Secondary outcome measures: Presence of head and neck/facial burn injury, presence of inhalation injury, need for and duration of mechanical ventilation +/-tracheostomy, rehabilitation strategies and duration of rehabilitation required within the acute care setting until dysphagia resolution.
Types of studies
This review will primarily consider observational study designs, including cross sectional and prospective and retrospective cohort studies and case control studies, for inclusion.
Search strategy
The search strategy aims to find both published and unpublished studies. A three-step search strategy will be utilized in this review. An initial limited search of MEDLINE and CINAHL will be undertaken followed by analysis of the text words contained in the title and abstract, and of the index terms used to describe the article. A second search using all identified keywords and index terms will then be undertaken across all included databases.

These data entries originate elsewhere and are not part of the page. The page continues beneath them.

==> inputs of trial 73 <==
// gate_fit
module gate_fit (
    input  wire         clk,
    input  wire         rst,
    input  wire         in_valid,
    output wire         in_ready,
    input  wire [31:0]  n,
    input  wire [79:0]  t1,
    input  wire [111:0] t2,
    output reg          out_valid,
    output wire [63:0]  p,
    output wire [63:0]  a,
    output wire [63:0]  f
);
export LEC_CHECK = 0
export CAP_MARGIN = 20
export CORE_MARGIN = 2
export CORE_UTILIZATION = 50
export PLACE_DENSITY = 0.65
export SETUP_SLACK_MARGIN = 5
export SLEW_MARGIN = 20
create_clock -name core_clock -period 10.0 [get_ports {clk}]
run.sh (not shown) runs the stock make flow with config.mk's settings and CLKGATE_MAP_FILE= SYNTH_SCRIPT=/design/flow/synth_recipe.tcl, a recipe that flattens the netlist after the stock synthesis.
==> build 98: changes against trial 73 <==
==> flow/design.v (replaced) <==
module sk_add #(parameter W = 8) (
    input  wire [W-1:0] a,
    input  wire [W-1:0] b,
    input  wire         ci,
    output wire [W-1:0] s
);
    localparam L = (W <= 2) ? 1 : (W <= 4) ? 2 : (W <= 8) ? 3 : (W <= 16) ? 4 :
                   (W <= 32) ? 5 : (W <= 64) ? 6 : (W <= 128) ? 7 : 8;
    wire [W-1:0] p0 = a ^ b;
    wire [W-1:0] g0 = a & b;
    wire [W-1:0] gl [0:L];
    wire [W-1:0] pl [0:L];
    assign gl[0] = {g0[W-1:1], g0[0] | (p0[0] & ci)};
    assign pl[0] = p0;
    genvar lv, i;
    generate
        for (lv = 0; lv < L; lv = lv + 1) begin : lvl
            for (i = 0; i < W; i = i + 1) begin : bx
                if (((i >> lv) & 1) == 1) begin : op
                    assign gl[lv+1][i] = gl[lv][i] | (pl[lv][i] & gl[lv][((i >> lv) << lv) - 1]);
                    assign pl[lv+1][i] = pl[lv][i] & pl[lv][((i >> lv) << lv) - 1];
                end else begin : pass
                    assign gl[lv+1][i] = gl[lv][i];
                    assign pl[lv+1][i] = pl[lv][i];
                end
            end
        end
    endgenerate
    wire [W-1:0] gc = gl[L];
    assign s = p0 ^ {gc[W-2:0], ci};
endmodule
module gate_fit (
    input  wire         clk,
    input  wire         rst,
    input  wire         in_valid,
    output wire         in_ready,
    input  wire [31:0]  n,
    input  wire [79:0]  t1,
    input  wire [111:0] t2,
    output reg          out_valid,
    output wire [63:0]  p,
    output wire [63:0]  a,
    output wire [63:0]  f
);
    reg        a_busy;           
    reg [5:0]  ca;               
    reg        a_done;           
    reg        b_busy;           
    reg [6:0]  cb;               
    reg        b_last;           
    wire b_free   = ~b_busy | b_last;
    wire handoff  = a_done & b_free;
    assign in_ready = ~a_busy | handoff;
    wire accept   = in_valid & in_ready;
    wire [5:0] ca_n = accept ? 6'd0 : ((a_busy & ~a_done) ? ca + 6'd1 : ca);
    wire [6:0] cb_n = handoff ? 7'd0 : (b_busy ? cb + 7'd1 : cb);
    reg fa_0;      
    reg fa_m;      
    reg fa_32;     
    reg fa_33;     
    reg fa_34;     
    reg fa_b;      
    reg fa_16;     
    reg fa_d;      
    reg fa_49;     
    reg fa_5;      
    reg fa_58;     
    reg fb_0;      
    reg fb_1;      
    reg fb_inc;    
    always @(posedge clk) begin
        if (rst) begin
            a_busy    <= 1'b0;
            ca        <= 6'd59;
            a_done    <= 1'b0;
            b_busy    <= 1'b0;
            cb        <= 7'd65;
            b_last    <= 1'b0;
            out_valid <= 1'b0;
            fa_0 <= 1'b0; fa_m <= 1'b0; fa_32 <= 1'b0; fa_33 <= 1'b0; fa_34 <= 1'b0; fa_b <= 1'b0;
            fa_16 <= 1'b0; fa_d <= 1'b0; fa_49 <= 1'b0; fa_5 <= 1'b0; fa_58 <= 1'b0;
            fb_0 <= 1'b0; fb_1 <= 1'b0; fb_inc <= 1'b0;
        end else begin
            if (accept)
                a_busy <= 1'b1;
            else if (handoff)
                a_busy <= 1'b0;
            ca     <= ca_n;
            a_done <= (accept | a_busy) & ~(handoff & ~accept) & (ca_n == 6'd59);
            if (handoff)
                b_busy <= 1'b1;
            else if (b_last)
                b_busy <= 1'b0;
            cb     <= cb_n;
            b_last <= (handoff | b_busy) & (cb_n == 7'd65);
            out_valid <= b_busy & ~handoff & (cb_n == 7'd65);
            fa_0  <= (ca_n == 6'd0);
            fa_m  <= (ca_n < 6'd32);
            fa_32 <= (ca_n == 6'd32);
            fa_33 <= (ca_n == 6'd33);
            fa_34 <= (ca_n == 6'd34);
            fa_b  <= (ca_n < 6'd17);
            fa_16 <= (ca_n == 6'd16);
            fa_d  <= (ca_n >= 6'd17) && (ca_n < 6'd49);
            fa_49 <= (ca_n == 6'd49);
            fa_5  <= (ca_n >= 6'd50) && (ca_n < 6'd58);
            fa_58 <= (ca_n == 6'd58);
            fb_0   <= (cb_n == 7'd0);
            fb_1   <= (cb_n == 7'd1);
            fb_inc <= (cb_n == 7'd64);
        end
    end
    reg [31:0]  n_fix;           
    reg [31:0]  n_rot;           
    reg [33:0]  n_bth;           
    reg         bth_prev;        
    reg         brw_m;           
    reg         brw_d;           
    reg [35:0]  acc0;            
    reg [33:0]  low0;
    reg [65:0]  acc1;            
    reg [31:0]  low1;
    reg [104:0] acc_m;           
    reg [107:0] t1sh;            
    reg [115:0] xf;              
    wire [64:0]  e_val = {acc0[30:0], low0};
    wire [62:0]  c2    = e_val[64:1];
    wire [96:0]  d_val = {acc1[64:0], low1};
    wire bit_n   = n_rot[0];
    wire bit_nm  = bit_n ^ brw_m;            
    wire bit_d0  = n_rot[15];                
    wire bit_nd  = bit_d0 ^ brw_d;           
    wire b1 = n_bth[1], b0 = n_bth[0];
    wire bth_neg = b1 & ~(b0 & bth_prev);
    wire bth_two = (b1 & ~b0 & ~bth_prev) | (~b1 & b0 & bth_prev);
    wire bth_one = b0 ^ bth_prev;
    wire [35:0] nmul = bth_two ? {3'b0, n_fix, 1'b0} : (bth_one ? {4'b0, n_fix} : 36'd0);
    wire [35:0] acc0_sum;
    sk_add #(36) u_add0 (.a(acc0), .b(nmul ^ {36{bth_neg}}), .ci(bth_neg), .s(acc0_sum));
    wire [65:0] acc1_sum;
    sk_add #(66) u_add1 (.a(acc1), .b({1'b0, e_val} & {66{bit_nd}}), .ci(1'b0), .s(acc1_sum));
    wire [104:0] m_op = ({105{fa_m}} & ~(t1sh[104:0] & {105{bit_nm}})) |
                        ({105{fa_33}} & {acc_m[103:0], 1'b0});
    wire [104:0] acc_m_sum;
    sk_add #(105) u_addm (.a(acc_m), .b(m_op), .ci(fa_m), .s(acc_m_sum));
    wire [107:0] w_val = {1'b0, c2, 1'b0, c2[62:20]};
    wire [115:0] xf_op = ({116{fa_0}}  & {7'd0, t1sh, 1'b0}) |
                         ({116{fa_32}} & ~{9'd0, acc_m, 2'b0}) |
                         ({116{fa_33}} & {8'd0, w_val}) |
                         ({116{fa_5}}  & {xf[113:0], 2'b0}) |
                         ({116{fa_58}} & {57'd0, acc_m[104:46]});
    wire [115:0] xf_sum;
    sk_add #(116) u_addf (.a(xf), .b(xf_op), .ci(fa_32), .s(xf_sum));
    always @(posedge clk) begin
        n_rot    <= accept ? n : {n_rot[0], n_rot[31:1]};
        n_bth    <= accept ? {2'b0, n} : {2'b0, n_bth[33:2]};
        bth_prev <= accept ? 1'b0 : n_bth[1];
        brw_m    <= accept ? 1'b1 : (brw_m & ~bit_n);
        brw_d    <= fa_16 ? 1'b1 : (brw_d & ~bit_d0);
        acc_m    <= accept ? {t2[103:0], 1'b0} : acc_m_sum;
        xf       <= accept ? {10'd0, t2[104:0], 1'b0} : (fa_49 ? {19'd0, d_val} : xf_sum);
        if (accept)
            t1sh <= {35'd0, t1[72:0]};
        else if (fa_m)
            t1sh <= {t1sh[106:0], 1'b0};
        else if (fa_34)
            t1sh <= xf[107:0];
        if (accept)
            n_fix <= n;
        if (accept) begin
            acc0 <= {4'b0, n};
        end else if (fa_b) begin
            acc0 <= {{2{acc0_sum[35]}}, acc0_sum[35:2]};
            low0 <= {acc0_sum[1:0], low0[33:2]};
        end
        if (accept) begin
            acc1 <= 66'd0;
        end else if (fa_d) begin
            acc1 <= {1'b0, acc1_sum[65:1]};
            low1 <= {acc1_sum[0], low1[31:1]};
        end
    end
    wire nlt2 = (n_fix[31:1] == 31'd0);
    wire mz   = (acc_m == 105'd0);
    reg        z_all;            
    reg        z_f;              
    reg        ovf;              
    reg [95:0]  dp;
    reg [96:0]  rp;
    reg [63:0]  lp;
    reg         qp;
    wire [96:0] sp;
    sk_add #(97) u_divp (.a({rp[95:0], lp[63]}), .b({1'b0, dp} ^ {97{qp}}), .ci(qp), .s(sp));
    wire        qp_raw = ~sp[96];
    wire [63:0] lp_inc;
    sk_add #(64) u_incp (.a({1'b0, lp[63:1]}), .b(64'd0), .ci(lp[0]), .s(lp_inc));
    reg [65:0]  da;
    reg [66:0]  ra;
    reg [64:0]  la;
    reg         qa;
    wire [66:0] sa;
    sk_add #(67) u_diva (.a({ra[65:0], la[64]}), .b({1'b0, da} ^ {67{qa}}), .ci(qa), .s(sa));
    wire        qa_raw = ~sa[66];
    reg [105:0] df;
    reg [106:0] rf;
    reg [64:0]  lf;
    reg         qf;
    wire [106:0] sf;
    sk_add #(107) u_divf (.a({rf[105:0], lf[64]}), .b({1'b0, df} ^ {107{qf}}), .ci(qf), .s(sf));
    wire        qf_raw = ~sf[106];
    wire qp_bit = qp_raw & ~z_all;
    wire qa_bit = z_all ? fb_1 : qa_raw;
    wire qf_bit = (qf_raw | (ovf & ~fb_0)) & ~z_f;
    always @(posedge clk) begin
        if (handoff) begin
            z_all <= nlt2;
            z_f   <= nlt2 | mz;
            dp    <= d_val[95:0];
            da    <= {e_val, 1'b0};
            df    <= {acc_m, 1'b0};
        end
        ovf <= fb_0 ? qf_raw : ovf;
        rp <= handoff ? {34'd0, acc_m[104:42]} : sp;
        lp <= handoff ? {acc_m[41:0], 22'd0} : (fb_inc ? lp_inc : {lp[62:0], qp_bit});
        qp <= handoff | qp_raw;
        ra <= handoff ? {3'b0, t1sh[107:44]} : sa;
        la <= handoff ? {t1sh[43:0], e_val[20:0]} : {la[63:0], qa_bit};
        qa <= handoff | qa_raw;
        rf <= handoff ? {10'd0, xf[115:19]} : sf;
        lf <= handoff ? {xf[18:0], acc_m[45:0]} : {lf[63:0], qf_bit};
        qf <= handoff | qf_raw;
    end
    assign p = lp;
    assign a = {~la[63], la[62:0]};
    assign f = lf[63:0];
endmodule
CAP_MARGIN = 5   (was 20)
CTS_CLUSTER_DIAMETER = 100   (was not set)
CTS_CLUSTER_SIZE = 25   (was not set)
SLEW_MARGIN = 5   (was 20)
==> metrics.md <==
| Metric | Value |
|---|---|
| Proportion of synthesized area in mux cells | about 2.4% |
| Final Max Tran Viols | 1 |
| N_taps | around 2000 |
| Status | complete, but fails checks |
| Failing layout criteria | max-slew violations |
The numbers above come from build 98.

Thirdly, the reference list of all identified reports and articles will be searched for additional studies. Studies published in English will be considered for inclusion in this review. The search will target all studies published in English available since inception of the pre-specified databases.
The databases to be searched include:
PubMed, CINAHL, EMBASE, Web of Science
The search for unpublished studies will include:
Mednar, http://www.opengrey.eu, DART-Europe E-thesis Portal and http://www.openthesis.org.

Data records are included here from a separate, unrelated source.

This design comes from an exercise in tuning for small area, a short achievable clock period and few clock cycles per item on the open sky130 flow, not from production work. Only simulation tests tie the RTL to the original design; equivalence was not proved.

==> run E: inputs <==
## c1_ldpc_enc
module c1_ldpc_enc (
    input  wire        clk,
    input  wire        rst,         
    input  wire        in_valid,
    output wire        in_ready,
    input  wire [31:0] in_data,
    output wire        out_valid,
    input  wire        out_ready,
    output wire [31:0] out_data
);
    reg  [255:0] A0, A1, A2, A3;
    reg  [8:0]   wc;       
    reg  [7:0]   ic;       
    reg          st_out;   
    reg  [7:0]   os;       
    reg          rec;      
    reg  [4:0]   ow;       
    reg          ov;       
    reg          rdy;      
    reg  [31:0]  oreg;
    reg          p0s;      
    reg  [31:0]  dr;       
    reg          selb_r, clr_r, clr0_r, lastr;
    reg          rs;       
    reg  [3:0]   ins_r;
    reg          match;    
    reg  [7:0]   ge;       
    reg          wrq0, wrqn;
    reg          sd;       
    reg  [3:0]   so, sw;   
    assign in_ready  = rdy;
    assign out_valid = ov;
    assign out_data  = oreg;
    wire in_fire = in_valid & rdy;
    wire ldp     = st_out & match;
    wire ld      = ldp & (~ov | out_ready);
    wire [31:0] din;
    genvar gi;
    generate for (gi = 0; gi < 32; gi = gi + 1) begin : g_din
        assign din[gi] = in_data[31-gi];
    end endgenerate
    wire [31:0] wv0;
    assign wv0[0] = (A0[0] & ~clr0_r) ^ (dr[0] & ins_r[0]);
    assign wv0[1] = (A0[1] & ~clr0_r) ^ (dr[1] & ins_r[0]);
    assign wv0[2] = (A0[2] & ~clr0_r) ^ (dr[2] & ins_r[0]);
    assign wv0[3] = (A0[3] & ~clr0_r) ^ (dr[3] & ins_r[0]);
    assign wv0[4] = (A0[4] & ~clr0_r) ^ (dr[4] & ins_r[0]);
    assign wv0[5] = (A0[5] & ~clr0_r) ^ (dr[5] & ins_r[0]);
    assign wv0[6] = (A0[6] & ~clr0_r) ^ (dr[6] & ins_r[0]);
    assign wv0[7] = (A0[7] & ~clr0_r) ^ (dr[7] & ins_r[0]);
    assign wv0[8] = (A0[8] & ~clr0_r) ^ (dr[8] & ins_r[0]);
    assign wv0[9] = (A0[9] & ~clr0_r) ^ (dr[9] & ins_r[0]);
    assign wv0[10] = (A0[10] & ~clr0_r) ^ (dr[10] & ins_r[0]);
    assign wv0[11] = (A0[11] & ~clr0_r) ^ (dr[11] & ins_r[0]);
    assign wv0[12] = (A0[12] & ~clr0_r) ^ (dr[12] & ins_r[0]);
    assign wv0[13] = (A0[13] & ~clr0_r) ^ (dr[13] & ins_r[0]);
    assign wv0[14] = (A0[14] & ~clr0_r) ^ (dr[14] & ins_r[0]);
  ...
export LEC_CHECK = 0
export CAP_MARGIN = 20
export CORE_MARGIN = 2
export CORE_UTILIZATION = 55
export CTS_CLUSTER_DIAMETER = 60
export CTS_CLUSTER_SIZE = 25
export PLACE_DENSITY = 0.65
export SLEW_MARGIN = 20
create_clock -name core_clock -period 10.0 [get_ports {clk}]
standard.sh (not shown) runs the stock make flow with config.mk's settings and CLKGATE_MAP_FILE= SYNTH_SCRIPT=/design/flow/synth_recipe.tcl, a recipe that flattens the netlist after the stock synthesis.
==> flow/flow/run.sh <==
#!/bin/bash
set -euo pipefail
export BUFFER_PORTS_ARGS="-buffer_cell sky130_fd_sc_hd__buf_4"
export SETUP_SLACK_MARGIN=6.6
bash standard.sh > standard.log 2>&1
==> run R (differences from run E) <==
==> flow/flow/run.sh (replaced) <==
#!/bin/bash
set -euo pipefail
export BUFFER_PORTS_ARGS="-buffer_cell sky130_fd_sc_hd__buf_4"
export SETUP_SLACK_MARGIN=6.8
bash standard.sh > standard.log 2>&1
==> run G (differences from run E) <==
--- a/flow/design.v
+++ b/flow/design.v
@@ -1375,12 +1375,13 @@
     assign osrc[30] = (sd & p0w[30]) | ((so[0]) & A3[2]) | ((so[1] | sw[1]) & A1[140]) | ((so[2] | sw[2]) & A2[94]) | ((so[3] | sw[3]) & A0[211]);
     assign osrc[31] = (sd & p0w[31]) | ((so[0]) & A3[3]) | ((so[1] | sw[1]) & A1[141]) | ((so[2] | sw[2]) & A2[95]) | ((so[3] | sw[3]) & A0[212]);
     wire [31:0] osrc_rev;
     generate for (gi = 0; gi < 32; gi = gi + 1) begin : g_orev
         assign osrc_rev[gi] = osrc[31-gi];
     end endgenerate
+    wire [31:0] oreg_n = ({32{ld}} & osrc_rev) | ({32{~ld}} & oreg);
     wire       st_out_0 = rs ? 1'b0 : lastr ? 1'b1 : st_out;
     wire       st_out_n = st_out_0 & ~(ld & (ow == 5'd31));
     wire [8:0] wc_n     = rs ? 9'd0 : in_fire ? wc + 9'd1 : wc;
     wire [7:0] ic_n     = (rs | in_fire) ? 8'd0 : (wc != 9'd0) ? ic + 8'd1 : ic;
     wire       ov_n     = ~rst & (ld | (ov & ~out_ready));
     wire       ow31     = (ow == 5'd31);
@@ -1435,10 +1436,10 @@
                     os_n[2:0] >= 3'd3, os_n[2:0] >= 3'd2, os_n[2:0] >= 3'd1, 1'b1};
         wrq0    <= pass1_n & (os_n[2:0] == 3'd0);
         wrqn    <= pass1_n & (os_n[2:0] != 3'd0);
         sd      <= ld ? sd_b : sd_a;
         so      <= ld ? so_b : so_a;
         sw      <= ld ? sw_b : sw_a;
-        if (ld) oreg <= osrc_rev;
+        oreg    <= oreg_n;
         if (wrq0) p0s <= p0w[0];
     end
 endmodule
==> flow/flow/run.sh (replaced) <==
#!/bin/bash
set -euo pipefail
export BUFFER_PORTS_ARGS="-buffer_cell sky130_fd_sc_hd__buf_4"
export SETUP_SLACK_MARGIN=7.0
bash standard.sh > standard.log 2>&1
Settings changed: CTS_CLUSTER_DIAMETER 60 to default, CTS_CLUSTER_SIZE 25 to default.
==> flow_metrics.env <==
export IMPL_outcome="finished clean"
export IMPL_p_leak_nw=16.5
export IMPL_ys_types=62
export IMPL_final_cell_mix="dfxtp_1 (963), mux2_2 (295), nand2_1 (264)"
export IMPL_fin_ws_ns=6.70
export IMPL_timing_hold_ws_ns=0.315
export IMPL_seqPwrFrac_pct=56.8
export IMPL_r2r_cells=7
export IMPL_grt_pass1_wl_um=169000
export IMPL_synth_cells=3137
export IMPL_power_internal_mw=7.31
export IMPL_pg_seq_mw=5.98
Source of the figures above: run R

==> flow_metrics.env <==
export IMPL_outcome="finished clean"
export IMPL_p_leak_nw=17.7
export IMPL_ys_types=58
export IMPL_seqPwrFrac_pct=49.5
export IMPL_fin_ws_ns=6.56
export IMPL_final_cell_mix="dfxtp_1 (963), mux2_1 (268), nand2_1 (258)"
export IMPL_pg_seq_mw=5.94
Source of the figures above: run G

==> flow_metrics.env <==
export IMPL_ys_types=62
export IMPL_synth_cells=3137
export IMPL_outcome="finished clean"
export IMPL_seqPwrFrac_pct=55.2
export IMPL_timing_hold_ws_ns=0.300
export IMPL_final_cell_mix="dfxtp_1 (965), mux2_2 (295), nand2_1 (265)"
export IMPL_power_internal_mw=7.53
export IMPL_pg_seq_mw=5.98
Source of the figures above: run E

Testbench counts of run E, summed over its fixed seeds: cycles 25,896, rows 48.
Testbench counts of run R, summed over its fixed seeds: cycles 25,896, rows 48.
Testbench counts of run G, summed over its fixed seeds: cycles 25,896, rows 48.

[port drivers added, routing unchanged]
No port has a modelled driver above. Below, the same layouts with a new extraction and two added sets of constraints.
Step 1 assumes that a clkbuf_16 drives the clock port and a buf_2 every other input.
Step 2 times the ports against the registers' clock, not the clock port: input delays grow and output delays shrink by t, the midpoint of the rising clock arrivals with the driver on.
Three values: ideal, step 1, step 2; two values: the first two.
| run | t (ns) | slack for setup (ns) | worst hold slack (ns) |
|---|---|---|---|
| run E | 0.704 | 6.661 / 6.595 / 6.210 | 0.300 / 0.300 / 0.300 |
| run R | 0.737 | 6.695 / 6.623 / 6.510 | 0.315 / 0.315 / 0.315 |
| run G | 0.743 | 6.563 / 6.491 / 6.605 | 0.306 / 0.306 / 0.306 |
After both steps every run listed still meets setup and hold. For run E, which loses most, drivers alone change the setup slack by -0.066 ns; drivers and shift together by -0.451 ns.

Initial keywords to be used will be:
Dysphagia, aspiration, swallow, swallowing, swallow assessment, clinical bedside assessment, burn injury, burn, burns, thermal injury, inhalation, inhalation injury, laryngeal, larynx, pharyngeal, pharynx, supraglottic, vocal fold, vocal cord, arytenoid, modified barium swallow, videofluoroscopy, video fluoroscopic evaluation, FEES, MBS, nasoendoscope, nasoendoscopic, laryngoscopy, laryngoscopic
Assessment of methodological quality
Papers selected for retrieval will be assessed by two independent reviewers for methodological validity prior to inclusion in the review using standardized critical appraisal instruments from the Joanna Briggs Institute Meta-Analysis of Statistics Assessment and Review Instrument (JBI-MAStARI) (Appendix I). Any disagreements that arise between the reviewers will be resolved through discussion, or with a third reviewer.
Data extraction
Data will be extracted from papers included in the review using the standardized data extraction tool from JBI-MAStARI (Appendix II). The data extracted will include specific details about the interventions, populations, study methods and outcomes of significance to the review question and specific objectives. Authors will be contacted for complete data in the event relevant data appears missing from the included studies.
Data synthesis
Quantitative data will, where possible, be pooled in statistical meta-analysis using JBI-MAStARI. All results will be subject to double data entry. Effect sizes expressed as odds ratios (for categorical data) and weighted mean differences (for continuous data) and their 95% confidence intervals will be calculated for analysis. Heterogeneity will be assessed statistically using the standard chi-square test and also explored using subgroup analyses based on the different study designs or defining features of the population groups (including age, type of injury, severity of injury, method of assessment) included in this review where and if appropriate. Where statistical pooling is not possible, the findings will be presented in narrative form including tables and figures to aid in data presentation where appropriate.
Conflicts of interest
The authors have no known conflicts of interest to declare.